Industry's performance in the last financial year was the worst in the past 20 years but the smart recovery in March cushioned the shock somewhat. The Index of Industrial Production (IIP) in 2012-13 grew by one per cent, down from 2.9 per cent in the previous year and manufacturing output grew just 1.2 per cent, prompting rating agency CRISIL to say "history seems to be repeating itself. The current situation is reminiscent of the crisis year of 1991-92 (when there was a severe balance of payments problem)".

What cheered policymakers was the 2.5 per cent growth in March against 0.6 per cent in the previous month.

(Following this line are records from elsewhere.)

**config.mk**
```make
export PLATFORM = sky130hd
export DESIGN_NAME = FIFO
export DESIGN_NICKNAME = FIFO
export VERILOG_FILES = /design/flow/design.v
export SDC_FILE = /design/flow/constraint.sdc
export NUM_CORES = 4
export LEC_CHECK = 1
export CORE_UTILIZATION = 40
```
**constraint.sdc**
```tcl
current_design FIFO

set clk_period 6.0
set clk_io_pct 0.2

create_clock -name clk0 -period $clk_period [get_ports {clock}]

set non_clock_inputs [all_inputs -no_clocks]
set_input_delay [expr $clk_period * $clk_io_pct] -clock clk0 $non_clock_inputs
set_output_delay [expr $clk_period * $clk_io_pct] -clock clk0 [all_outputs]
```
**design.v**
```verilog
module FIFO(
clock, data_In, read, write, enable, data_Out, reset, isEmpty, isFull
    );
input clock, read,write, enable, reset;                
input [15:0] data_In;                            
output isEmpty, isFull;
output reg [15:0] data_Out;
reg [15:0] FIFO [0:9];
reg [3:0] Count = 0;
reg [3:0] readCount = 0;
reg [3:0] writeCount = 0;
assign isEmpty = (Count==0)?1'b1:1'b0;
assign isFull = (Count==10)?1'b1:1'b0;
always @ (posedge clock)
begin
if(enable==0);  
else begin
      if(reset)
        begin
        readCount=0;     
        writeCount=0;     
        end
      else if(read==1'b1 && Count!=0) 
         begin
         data_Out = FIFO[readCount];              
         readCount = readCount+1;                 
         end
      else if(write==1'b1 && Count<10)
          begin
          FIFO[writeCount]=data_In;              
          writeCount= writeCount+1;             
          end   
       else;
       end
if(writeCount==10) writeCount=0;
else if(readCount==10) readCount=0;
else;
if(readCount > writeCount) begin
  Count = readCount-writeCount;
  end
else if(readCount<writeCount) begin
  Count=writeCount-readCount;
  end
else;
end
endmodule
```
**run.sh**
```bash
#!/bin/bash
# OpenROAD 26Q1-2900-gdf79404cd8, Yosys 0.63+post, stock flow scripts
make -C /OpenROAD-flow-scripts/flow DESIGN_CONFIG=/design/flow/config.mk WORK_HOME=/design/flow/orfs finish
```
==> out/qor_table.md <==
| Quantity | Reported |
|:---|:---|
| Clock latency of the later-clocked register in the worst-skew pair | 0.42 ns |
| Die Wd | 140.8 um |
| Pin count of the biggest net entering global routing | 41 |
| Count of maximum capacitance violations | 0 |
| Average cell area after synthesis | 18.30 sq um |
| Final hold slack | 0.6242 ns |
| Number of detailed-route iterations in the first pass | 6 |
| Core ar. | 0.01877 sq mm |
| Final core utilization | 0.4793 |
| Crit path kind | input port to flop |
| Maximum achievable frequency | 222.6 MHz |
| First-pass GRT wire length | 23.18 mm |
| Cell type contributing the most total cell area after synthesis | sky130_fd_sc_hd__edfxtp_1 |
| Lkg Pwr | 2.877 nW |
| Post-synth area from yosys stat | 0.007705 sq mm |
| Reg-to-reg slack, setup | 2.24 ns |
| Result of the run | finished clean |
| Syn-to-layout area delta | 16.76% |
| DRC Markers | 0 |
| Vias | 3970 |
| Dominant register cell | sky130_fd_sc_hd__edfxtp_1 |
| Netlist cell types | 48 |
| Setup repair after global routing missed its margin | false |
| Filler Cells Inserted | 1540 |
| Portion of total power attributed to the clock network | 0.320 |
| Final hold violation count | 0 |
| Detailed router's first-iteration violation count | 216 |
| Height of the die | 140.8 um |
| Data arrival time of the worst path | 4.66 ns |
| Shortest period the worst path allows | 4.492 ns |
| P_sw | 0.0009447 W |
| Sequential cell area fraction in the yosys report | 0.7223 |
| Antenna diodes | 0 |
| Antenna violations before repair | 0 |
| Count of library flops with an enable pin | 180 |
| Weighted congestion at the end of routability-driven global placement | 0.8511 |
| Number of instances resized during post-cts repair | 0 |
| Worst reg2reg startpoint | Count[2] |
| Cell internal power dissipation | 0.002465 W |
| Cell count in the Yosys report | 421 |
| Worst min-delay path startpoint | FIFO[8][0] |
| Gate count of the mapped netlist | 421 |
| Number of failing setup endpoints in the final timing report | 0 |
| Sinks on Clock Net | 188 |
| Synthesized flop and latch total | 188 |
| Buffers inserted during post-CTS setup optimization | 0 |
| Peak VDD IR | 0.2275 mV |
| Worst-Margin Slew | 0.6539 ns |
| Detail Route Antenna Nets | 0 |
| Number of global-route vias before repair | 4305 |
| I/O pin total | 39 |
| Critical Path Sink Type | flop |
| Clock tree buffer depth | 2 |
| Register share of total power | 0.471 |
| Root cell of the clock tree | sky130_fd_sc_hd__clkbuf_16 |
| Share of power burned in combinational logic | 0.209 |
| Yosys warnings | 1 |
| Number of pins with negative max-slew slack in the final report | 0 |
| Fraction of final layout cells sized beyond drive strength 1 | 0.1852 |
| Remaining global-route overflow | 0 |
| Capture instance of the worst register-to-register path | Count[3] |
| Wirelength per Cell | 20.71 um |
| Hpwl dp | 8.185 mm |
| Hold path depth | 2 |
| Number of buffers added on ports | 38 |
| Depth of the worst register-to-register path | 11 |
| Sw Ratio | 0.2770 |
| Power density of the placed cells | 379.1 mW/mm^2 |
| Hold Path Class | flop to flop |
| Total Routing Usage GR | 0.1732 |
| Crit path max fanout | 8 |
| CP startpoint kind | input port |
| Yosys top cell area share | 0.7015 |
| Warning total across the stage logs | 31 |
| Period utilisation layout | 0.7487 |
| Row cnt | 50 |
| Avg Vias per Cell | 5.514 |
| Slew margin rel. | 0.5603 |
| Final WL | 14.91 mm |
| Ys async rst share | 0 |
| Biggest area cells | sky130_fd_sc_hd__edfxtp_1 70%, sky130_fd_sc_hd__mux4_2 9.4%, sky130_fd_sc_hd__mux2i_1 2.3% |
| WP data required | 6.17 ns |
| Level count of the clock H-tree | 4 |
| Setup TNS after final layout | 0 ns |
| Clock transition at the registers of the reported paths | 0.07 ns |
| Max Clock Skew | 0.009064 ns |
| Number of buffers added by the clock tree synthesis step | 17 |
| Hold buffer count at CTS | 0 |
| Mapped cell area | 0.007705 sq mm |
| FP Core Util | 0.4105 |
| Endpoint of the worst hold path | data_Out[0] |
| CTS tree | yes |
| Chip footprint | 0.01982 sq mm |
==> layer usage <==
metal	wire [um]	GRT usage	vias up
met5	0	0	-
met4	178	0.01831	0
met3	1888	0.1118	11
met2	7066	0.2590	203
met1	5780	0.2353	1946
li1	-	-	1810
==> worst max-delay path, cell delays in order <==
cell and delay (ns):
sky130_fd_sc_hd__clkdlybuf4s50_1 0.51, sky130_fd_sc_hd__o31ai_2 0.40, sky130_fd_sc_hd__nand4_2 0.26, sky130_fd_sc_hd__nor3b_1 0.36, sky130_fd_sc_hd__o22ai_2 0.18, sky130_fd_sc_hd__o31ai_1 0.57
sky130_fd_sc_hd__fa_1 0.32, sky130_fd_sc_hd__a21o_1 0.12, sky130_fd_sc_hd__a21oi_1 0.07, sky130_fd_sc_hd__nor2b_1 0.31, sky130_fd_sc_hd__mux2i_1 0.27, sky130_fd_sc_hd__xor2_1 0.09
==> registers in the layout (all words and copies together), names as in the netlist <==
| name | count |
|---|---|
| writeCount | 4 |
| Count | 4 |
| data_Out | 16 |
| readCount | 4 |
| FIFO | 160 |
==> metrics by stage <==
stage / area (sq um) / power [W] / setup WS [ns] / cells
finish: 8996 / 0.003410 / 1.508 / 720
global route: 8996 / 0.003577 / 1.166 / 720
CTS: 8996 / 0.003445 / 1.555 / 720
detailed placement: 8413 / 0.002346 / 1.163 / 688
global placement: 8413 / 0.002344 / 1.252 / 688
floorplan: 7705 / 0.002148 / 2.051 / 421
==> cells in the mapped netlist (3+ instances only) <==
cell	number
sky130_fd_sc_hd__ha_1	12
sky130_fd_sc_hd__edfxtp_1	180
sky130_fd_sc_hd__o22ai_1	3
sky130_fd_sc_hd__dfxtp_1	8
sky130_fd_sc_hd__and3_1	4
sky130_fd_sc_hd__nor3_1	3
sky130_fd_sc_hd__mux2i_1	18
sky130_fd_sc_hd__nor2_1	4
sky130_fd_sc_hd__a211oi_1	16
sky130_fd_sc_hd__mux4_2	32
sky130_fd_sc_hd__nand2b_1	4
sky130_fd_sc_hd__a21o_1	5
sky130_fd_sc_hd__and2_1	8
sky130_fd_sc_hd__o31ai_1	3
sky130_fd_sc_hd__nor4_1	4
sky130_fd_sc_hd__nand2_1	6
sky130_fd_sc_hd__inv_1	10
sky130_fd_sc_hd__a21oi_1	23
sky130_fd_sc_hd__clkbuf_1	11
sky130_fd_sc_hd__nor2b_1	19
sky130_fd_sc_hd__nand4_1	5
sky130_fd_sc_hd__buf_2	7
==> worst max path at each step <==
stage / start / endpoint / slack, ns / cells after the start
after CTS: read / Count[3] / 1.55 / 12
final: read / Count[3] / 1.51 / 12
after global routing: read / Count[3] / 1.17 / 12
==> power groups by stage <==
stage / sequential, W / combinational, W / clock (W)
final: 0.00161 / 0.000712 / 0.00109
after global routing: 0.00162 / 0.000796 / 0.00116
after CTS: 0.00161 / 0.000719 / 0.00112
==> layout by cell type (no fill, tap or decap), drive strengths merged, types with 3 or more instances in the layout <==
master	synthesis	layout
mux4	32	32
clkdlybuf4s50	0	38
edfxtp	180	180
mux2i	18	18
and2	8	8
o21ai	4	4
inv	10	16
nand2	6	6
a21oi	23	23
nor3	3	3
nor2b	19	19
nand2b	4	4
nand4	6	6
a21o	5	5
nor4	5	5
and3	4	4
nor2	4	4
ha	12	12
o31ai	5	5
clkbuf	11	17
buf	9	15
dfxtp	8	8
o22ai	4	4
clkinv	0	6
a211oi	17	17
==> final cells by class <==
class / count / area (sq um) / area share
well taps: 234 / 292.8 / 0.03255
clock buffers: 17 / 425.4 / 0.04729
inverters: 10 / 37.54 / 0.004172
flip-flops and latches: 188 / 5569 / 0.6191
repair buffers: 53 / 493.0 / 0.05480
multi-input cells: 203 / 2021 / 0.2246
clock inverters: 15 / 157.7 / 0.01752
==> cell families after synthesis <==
logic type | count (synthesis) | share of synthesized area
AND-OR/OR-AND | 71 | 0.06642
XOR/XNOR | 3 | 0.003411
adder cells (fa/ha/maj) | 14 | 0.02468
buffers and inverters | 30 | 0.01575
flip-flops | 188 | 0.7223
multiplexers | 50 | 0.1169
AND/OR/NAND/NOR | 65 | 0.05050
Power is estimated from default activity; no workload was simulated.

Economic Affairs Secretary Arvind Mayaram said this was exactly the trend the ministry was hoping for. "If it (the trend) continues, inflation comes down and growth begins to pick up, I am quite confident that the growth in the current financial year would cross the six per cent mark."

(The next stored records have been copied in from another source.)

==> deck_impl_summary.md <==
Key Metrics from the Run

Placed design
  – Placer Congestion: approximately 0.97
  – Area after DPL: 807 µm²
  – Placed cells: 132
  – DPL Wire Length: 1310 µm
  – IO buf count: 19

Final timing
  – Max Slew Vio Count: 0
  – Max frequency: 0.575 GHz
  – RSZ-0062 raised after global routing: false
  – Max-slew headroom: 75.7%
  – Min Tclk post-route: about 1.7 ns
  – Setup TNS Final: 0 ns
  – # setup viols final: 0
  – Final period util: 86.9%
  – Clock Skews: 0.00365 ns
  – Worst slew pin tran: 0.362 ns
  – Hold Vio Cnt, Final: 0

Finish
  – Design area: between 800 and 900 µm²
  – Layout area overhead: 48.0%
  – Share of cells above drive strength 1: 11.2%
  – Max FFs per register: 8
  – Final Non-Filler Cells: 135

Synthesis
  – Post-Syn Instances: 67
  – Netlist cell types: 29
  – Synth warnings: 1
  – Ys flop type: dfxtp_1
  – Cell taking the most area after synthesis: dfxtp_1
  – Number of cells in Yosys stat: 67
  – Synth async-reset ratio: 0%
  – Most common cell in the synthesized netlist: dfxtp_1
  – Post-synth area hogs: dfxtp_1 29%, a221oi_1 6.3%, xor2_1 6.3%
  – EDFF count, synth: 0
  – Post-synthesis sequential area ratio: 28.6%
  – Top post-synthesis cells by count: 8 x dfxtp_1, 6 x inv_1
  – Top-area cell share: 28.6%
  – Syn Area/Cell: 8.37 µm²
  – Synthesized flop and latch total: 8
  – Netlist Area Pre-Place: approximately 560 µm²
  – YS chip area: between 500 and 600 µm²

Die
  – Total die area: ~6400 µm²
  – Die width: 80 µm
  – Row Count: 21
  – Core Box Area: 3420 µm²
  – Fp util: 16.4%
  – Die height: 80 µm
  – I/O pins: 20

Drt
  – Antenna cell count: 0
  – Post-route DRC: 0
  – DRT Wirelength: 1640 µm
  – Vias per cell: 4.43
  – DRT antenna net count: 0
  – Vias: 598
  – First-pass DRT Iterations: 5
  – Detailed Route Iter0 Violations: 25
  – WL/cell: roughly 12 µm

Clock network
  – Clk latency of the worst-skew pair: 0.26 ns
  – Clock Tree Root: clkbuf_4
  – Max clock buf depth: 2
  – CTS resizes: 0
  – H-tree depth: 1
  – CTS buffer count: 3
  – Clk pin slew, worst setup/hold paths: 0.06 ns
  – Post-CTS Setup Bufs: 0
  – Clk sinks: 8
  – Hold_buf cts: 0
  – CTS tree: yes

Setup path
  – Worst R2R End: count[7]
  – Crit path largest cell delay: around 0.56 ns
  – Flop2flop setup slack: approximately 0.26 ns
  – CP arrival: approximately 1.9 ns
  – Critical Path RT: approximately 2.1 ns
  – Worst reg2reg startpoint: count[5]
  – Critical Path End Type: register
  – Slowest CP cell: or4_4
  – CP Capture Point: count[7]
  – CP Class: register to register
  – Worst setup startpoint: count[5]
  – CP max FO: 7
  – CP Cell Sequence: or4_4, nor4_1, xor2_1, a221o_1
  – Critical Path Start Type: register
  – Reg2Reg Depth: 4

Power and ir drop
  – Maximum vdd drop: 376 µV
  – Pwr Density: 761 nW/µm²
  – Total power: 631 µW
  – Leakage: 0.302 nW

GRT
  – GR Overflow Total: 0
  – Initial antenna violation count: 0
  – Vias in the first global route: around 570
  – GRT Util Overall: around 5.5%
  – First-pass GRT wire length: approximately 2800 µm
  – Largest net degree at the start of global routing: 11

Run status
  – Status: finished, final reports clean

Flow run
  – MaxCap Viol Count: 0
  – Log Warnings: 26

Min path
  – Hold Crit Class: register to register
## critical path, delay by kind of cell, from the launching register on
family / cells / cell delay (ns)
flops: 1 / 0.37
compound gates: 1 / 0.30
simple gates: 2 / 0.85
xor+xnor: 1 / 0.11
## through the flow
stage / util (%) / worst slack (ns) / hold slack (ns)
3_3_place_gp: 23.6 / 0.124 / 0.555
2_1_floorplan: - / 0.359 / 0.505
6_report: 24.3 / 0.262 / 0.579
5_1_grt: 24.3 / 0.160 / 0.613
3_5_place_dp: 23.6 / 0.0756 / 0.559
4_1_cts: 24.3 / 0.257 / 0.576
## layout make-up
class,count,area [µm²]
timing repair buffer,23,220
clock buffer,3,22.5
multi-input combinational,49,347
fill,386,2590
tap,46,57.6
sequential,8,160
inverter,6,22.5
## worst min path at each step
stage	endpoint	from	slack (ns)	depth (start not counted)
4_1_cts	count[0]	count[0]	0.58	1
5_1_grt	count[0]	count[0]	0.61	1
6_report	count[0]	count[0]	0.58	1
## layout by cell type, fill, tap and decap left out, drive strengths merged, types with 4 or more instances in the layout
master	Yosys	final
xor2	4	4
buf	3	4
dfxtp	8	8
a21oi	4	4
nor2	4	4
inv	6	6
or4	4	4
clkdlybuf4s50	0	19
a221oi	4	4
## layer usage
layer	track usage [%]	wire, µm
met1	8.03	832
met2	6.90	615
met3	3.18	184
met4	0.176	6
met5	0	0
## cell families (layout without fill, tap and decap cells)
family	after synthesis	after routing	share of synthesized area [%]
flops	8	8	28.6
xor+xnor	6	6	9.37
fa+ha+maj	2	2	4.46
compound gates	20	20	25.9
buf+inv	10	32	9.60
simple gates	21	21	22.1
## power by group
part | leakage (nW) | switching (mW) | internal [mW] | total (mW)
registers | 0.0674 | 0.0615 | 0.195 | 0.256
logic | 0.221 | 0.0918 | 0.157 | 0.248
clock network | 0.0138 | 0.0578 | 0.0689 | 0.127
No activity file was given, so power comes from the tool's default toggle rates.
**flow/design.v**
```verilog
`timescale 1ns / 1ps
    module uart (
    input  wire       clk,
    input  wire       rst,
    input  wire       tx_start,
    input  wire [7:0] tx_data,
    output reg        tx,
    output reg        tx_busy,
    output reg [7:0]  rx_data,
    output reg        rx_done
);
    localparam BAUD_DIV = 4;
    reg [3:0] tx_cnt = 0;
    reg [3:0] tx_idx = 0;
    reg [9:0] tx_shift = 10'b1111111111;
    reg [3:0] rx_cnt = 0;
    reg [3:0] rx_idx = 0;
    reg [9:0] rx_shift = 0;
    reg       rx_busy = 0;
    initial begin
        rx_data = 8'h00;    
    end
    always @(posedge clk or posedge rst) begin
        if (rst) begin
            tx        <= 1'b1;
            tx_busy   <= 0;
            tx_cnt    <= 0;
            tx_idx    <= 0;
            rx_busy   <= 0;
            rx_cnt    <= 0;
            rx_idx    <= 0;
            rx_done   <= 0;
            rx_data   <= 8'h00;
        end else begin
            rx_done <= 0;
            if (tx_start && !tx_busy) begin
                tx_busy  <= 1;
                tx_shift <= {1'b1, tx_data, 1'b0};  
                tx_idx   <= 0;
                tx_cnt   <= 0;
            end
            if (tx_busy) begin
                if (tx_cnt == BAUD_DIV-1) begin
                    tx_cnt <= 0;
                    tx     <= tx_shift[tx_idx];
                    tx_idx <= tx_idx + 1;
                    if (tx_idx == 9)
                        tx_busy <= 0;
                end else begin
                    tx_cnt <= tx_cnt + 1;
                end
            end
            if (!rx_busy && tx == 0) begin
                rx_busy <= 1;
                rx_cnt  <= BAUD_DIV/2;   
                rx_idx  <= 0;
            end
            else if (rx_busy) begin
                if (rx_cnt == BAUD_DIV-1) begin
                    rx_cnt <= 0;
                    rx_shift[rx_idx] <= tx;
                    rx_idx <= rx_idx + 1;
                    if (rx_idx == 9) begin
                        rx_busy <= 0;
                        rx_data <= rx_shift[8:1];  
                        rx_done <= 1;
                    end
                end else begin
                    rx_cnt <= rx_cnt + 1;
                end
            end
        end
    end
endmodule
```
<file path="flow/design.v">
module receiver (
    input clk,
    input rstn,
    output ready,
    output [6:0] data_out,
    output parity_ok_n,
    input serial_in
);
reg [7:0] dados_internos;
reg [3:0] state_machine;
reg ready_interno;
parameter [3:0] S0  = 4'b0000,
                S1  = 4'b0001, 
                S2  = 4'b0010, 
                S3  = 4'b0011, 
                S4  = 4'b0100, 
                S5  = 4'b0101, 
                S6  = 4'b0110, 
                S7  = 4'b0111, 
                S8  = 4'b1000; 
assign parity_ok_n = ^dados_internos;
assign data_out = dados_internos[6:0];
assign ready = ready_interno;
always @(posedge clk, negedge rstn)begin
    if(~rstn) begin
        ready_interno <= 0;
        state_machine <= S0;
    end
    else begin
        case (state_machine)
            S0: begin
                ready_interno <= 0;
                if (~serial_in) state_machine <= S1;
                else state_machine <= S0;
            end 
            S1: begin   
                ready_interno <= 0;
                dados_internos[0] <= serial_in;
                state_machine <= S2;
            end 
            S2: begin   
                ready_interno <= 0;
                dados_internos[1] <= serial_in;
                state_machine <= S3;
            end 
            S3: begin   
                ready_interno <= 0;
                dados_internos[2] <= serial_in;
                state_machine <= S4;
            end 
            S4: begin   
                ready_interno <= 0;
                dados_internos[3] <= serial_in;
                state_machine <= S5;
            end 
            S5: begin   
                ready_interno <= 0;
                dados_internos[4] <= serial_in;
                state_machine <= S6;
            end  
            S6: begin   
                ready_interno <= 0;
                dados_internos[5] <= serial_in;
                state_machine <= S7;
            end 
            S7: begin   
                ready_interno <= 0;
                dados_internos[6] <= serial_in;
                state_machine <= S8;
            end 
            S8: begin   
                ready_interno <= 1;
                dados_internos[7] <= serial_in;
                state_machine <= S0;
            end 
            default: state_machine <= 0; 
        endcase
    end
end
endmodule  
</file>
<file path="flow/design.v">
module transmitter (
    input clk,
    input rstn,
    input start,
    input [6:0] data_in,
    output reg serial_out
);
reg [6:0] intern_data;
wire parity;
reg [3:0] state_machine;
assign parity = ^intern_data;
parameter [3:0] S0  = 4'b0000, 
                S1  = 4'b0001,
                S2  = 4'b0010, 
                S3  = 4'b0011, 
                S4  = 4'b0100, 
                S5  = 4'b0101, 
                S6  = 4'b0110, 
                S7  = 4'b0111, 
                S8  = 4'b1000, 
                S9  = 4'b1001; 
always @(posedge clk, negedge rstn) begin
    if (~rstn) begin
        intern_data <= 7'bxxxxxxx;
        serial_out <= 1'b1;
        state_machine <= S0;
    end
    else begin
        case (state_machine)
            S0: begin
                serial_out <= 1;
                if (start) begin
                  intern_data <= data_in;
                  state_machine <= S1;
                end  
                else begin
                  state_machine <= S0;
                end
            end
            S1: begin
                serial_out <= 0;
                state_machine <= S2;
            end
            S2: begin
                serial_out <= intern_data[0];
                state_machine <= S3;
            end
            S3: begin
                serial_out <= intern_data[1];
                state_machine <= S4;
            end
            S4: begin
                serial_out <= intern_data[2];
                state_machine <= S5;
            end
            S5: begin
                serial_out <= intern_data[3];
                state_machine <= S6;
            end
            S6: begin
                serial_out <= intern_data[4];
                state_machine <= S7;
            end
            S7: begin
                serial_out <= intern_data[5];
                state_machine <= S8;
            end
            S8: begin
                serial_out <= intern_data[6];
                state_machine <= S9;
            end
            S9: begin
                serial_out <= parity;
                state_machine <= S0;
            end
            default: state_machine <= S0;
        endcase
    end
end
endmodule
</file>
==> ./design.v <==
module adder_4bit_proc (
    input  logic [3:0] ina,
    input  logic [3:0] inb,
    input  logic       carry_in,
    output logic [3:0] sum_out,
    output logic       carry_out
);
    logic [4:0] result;
    always_comb begin
        result = ina + inb + carry_in;
        sum_out   = result[3:0];
        carry_out = result[4];
    end
endmodule
==> ./run.sh <==
#!/bin/bash
# OpenROAD 26Q1-2900-gdf79404cd8, Yosys 0.63+post, stock flow scripts
make -C /OpenROAD-flow-scripts/flow DESIGN_CONFIG=/design/flow/config.mk WORK_HOME=/design/flow/orfs finish
==> ./config.mk <==
export PLATFORM = sky130hd
export DESIGN_NAME = adder_4bit_proc
export DESIGN_NICKNAME = adder_4bit_proc
export VERILOG_FILES = /design/flow/design.v
export SDC_FILE = /design/flow/constraint.sdc
export NUM_CORES = 4
export LEC_CHECK = 1
export CORE_AREA = 10 10 70 70
export DIE_AREA = 0 0 80 80
==> ./constraint.sdc <==
current_design adder_4bit_proc

set clk_period 3.8
set clk_io_pct 0.2

create_clock -name clk0 -period $clk_period

set non_clock_inputs [all_inputs -no_clocks]
set_input_delay [expr $clk_period * $clk_io_pct] -clock clk0 $non_clock_inputs
set_output_delay [expr $clk_period * $clk_io_pct] -clock clk0 [all_outputs]
==> impl_metrics.tcl <==
# flow metrics
set metrics [dict create \
    required_ps 3040 \
    grt_use_total_pct 1.62 \
    worst_pin_slew_ps 145 \
    antennaDiodeCount 0 \
    ant_nets 0 \
    wl_met3_um 132 \
    first_pass_iters 1 \
    boundaryPins 14 \
    ys_area_um2 144 \
    cts_resized 0 \
    critPathKind "in -> out" \
    n_clock_buffer 0 \
    leakage_nw 0.135 \
    period_used_pct 89.3 \
    design.seq.count 0 \
    arrival_ps 2630 \
    grt_max_degree 4 \
    power_w 0.0000452 \
    crit_chain "clkdlybuf4s50_1 -> fa_1 -> inv_1 -> fa_1 -> inv_1 -> clkdlybuf4s50_1" \
    slew_violations 0 \
    drt-met1-wl_um 229 \
    grt_setup_unrepaired "false" \
    synth_top_area_share_pct 27.8 \
    whs_ps 2600 \
    detail_route.wl_per_cell_um 6.76 \
    antenna_found_initial 0 \
    io_buffer_count 14 \
    finalSetupViolations 0 \
    p_per_area_mw_per_mm2 132 \
    avgViaCountPerCell 2.04 \
    regArea_um2 0 \
    hold_class "in -> out" \
    die_area_mm2 0.00640 \
    syn2layout_area_growth_pct 137 \
    grt_pass1_vias 172 \
    die_h_um 80 \
    setup_slack_ps 406 \
    netlist_area_um2 144 \
    grt_pass1_wl_um 821 \
    drt_iter0_markers 0 \
    yosys_warnings 1 \
    path_delay_family "buffers and inverters" \
    dp_hpwl_um 492 \
    ir_worst_vdd_mv 0.0149 \
    drc 0 \
    crit_path_top_delay_cell "clkdlybuf4s50_1" \
    hold_violations 0 \
    common_cells "inv_1, ha_1, fa_1, xnor2_1" \
    cp-end-kind "output pin" \
    status "completed" \
    warnings 35 \
    synth_cell_types 9 \
    top_layer "met3" \
    final.min_clock_period_ps 3390 \
    rows 21 \
    ys_cells 16 \
    pre_cts_ws_ps 388 \
    cap_viol_max_count 0 \
    die_w_um 80 \
    cts_setup_buffers 0 \
    ys_seq_share_pct 0 \
    fin_util_pct 10.0 \
    slowest_delay_ps 460 \
    cp-start-kind "input pin" \
    finalSetupTns_ps 0 \
    vias 155 \
    slew_headroom_pct 90.2 \
    yosysTopAreaCell "fa_1" \
    wirelength_um 514 \
    fmax_ghz 0.295 \
    ctsHoldBuffers 0 \
    core_region_area_mm2 0.00342 \
    synth.avg_cell_area_um2 8.99 \
    topCellsByArea "fa_1, ha_1, xnor2_1" \
    crit_buf_inv 4 \
    post_route_cells_drive_above_1_share_pct 3.33 \
    grt-ovfl-total 0 \
    postSynthCellCount 16 \
    yosysMostFrequentCell "inv_1" \
    met2WireLength_um 152 \
    path_max_fanout 2 \
    place_congestion 0.750 \
    core_util_floorplan_pct 4.21 \
]
[metal layers]
metal	up-vias	global-route usage (%)
met3	0	1.48
met5	-	0
met4	0	0
met1	64	2.05
met2	12	2.09
li1	79	-
[final cells by class]
type / count / area [µm²]
Tap cell: 46 / 57.6
Fill cell: 399 / 3070
Multi-Input combinational cell: 12 / 129
Inverter: 4 / 15.0
Timing Repair Buffer: 14 / 140
[cells by family (layout without fill, tap and decap cells)]
group                      Yosys count  in the layout  share of synthesized area (%)
adders and majority gates            5              5                           53.9
buffers and inverters                4             18                           10.4
AOI/OAI and AO/OA                    3              3                           14.8
xor gates and xnor gates             2              2                           12.2
and+or+nand+nor                      2              2                           8.70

Though some experts attributed the March recovery to the 2.8 per cent decline in the same month in the previous year, the Prime Minister's Economic Advisory Council Chairman, C Rangarajan, differed with this view. "The base effect should be seen from the sequential growth in IIP numbers and not the year-on-year growth," he said. IIP had risen 7.07 per cent in March 2012 over February 2012.

The markets also welcomes the recovery in March, with the BSE benchmark Sensex closing above 20,000-mark after a gap of 100 days and the NSE Nifty ended at its highest level in 2013 on robust buying in auto, consumer durables, FMCG and banking stocks. The index initially moved in a narrow range but later bounced to a high of 20,119.14 on rise in IIP data. It finally concluded at over three-and-a-half-month high of 20,082.62, a net rise of 143.58 points or 0.72 per cent.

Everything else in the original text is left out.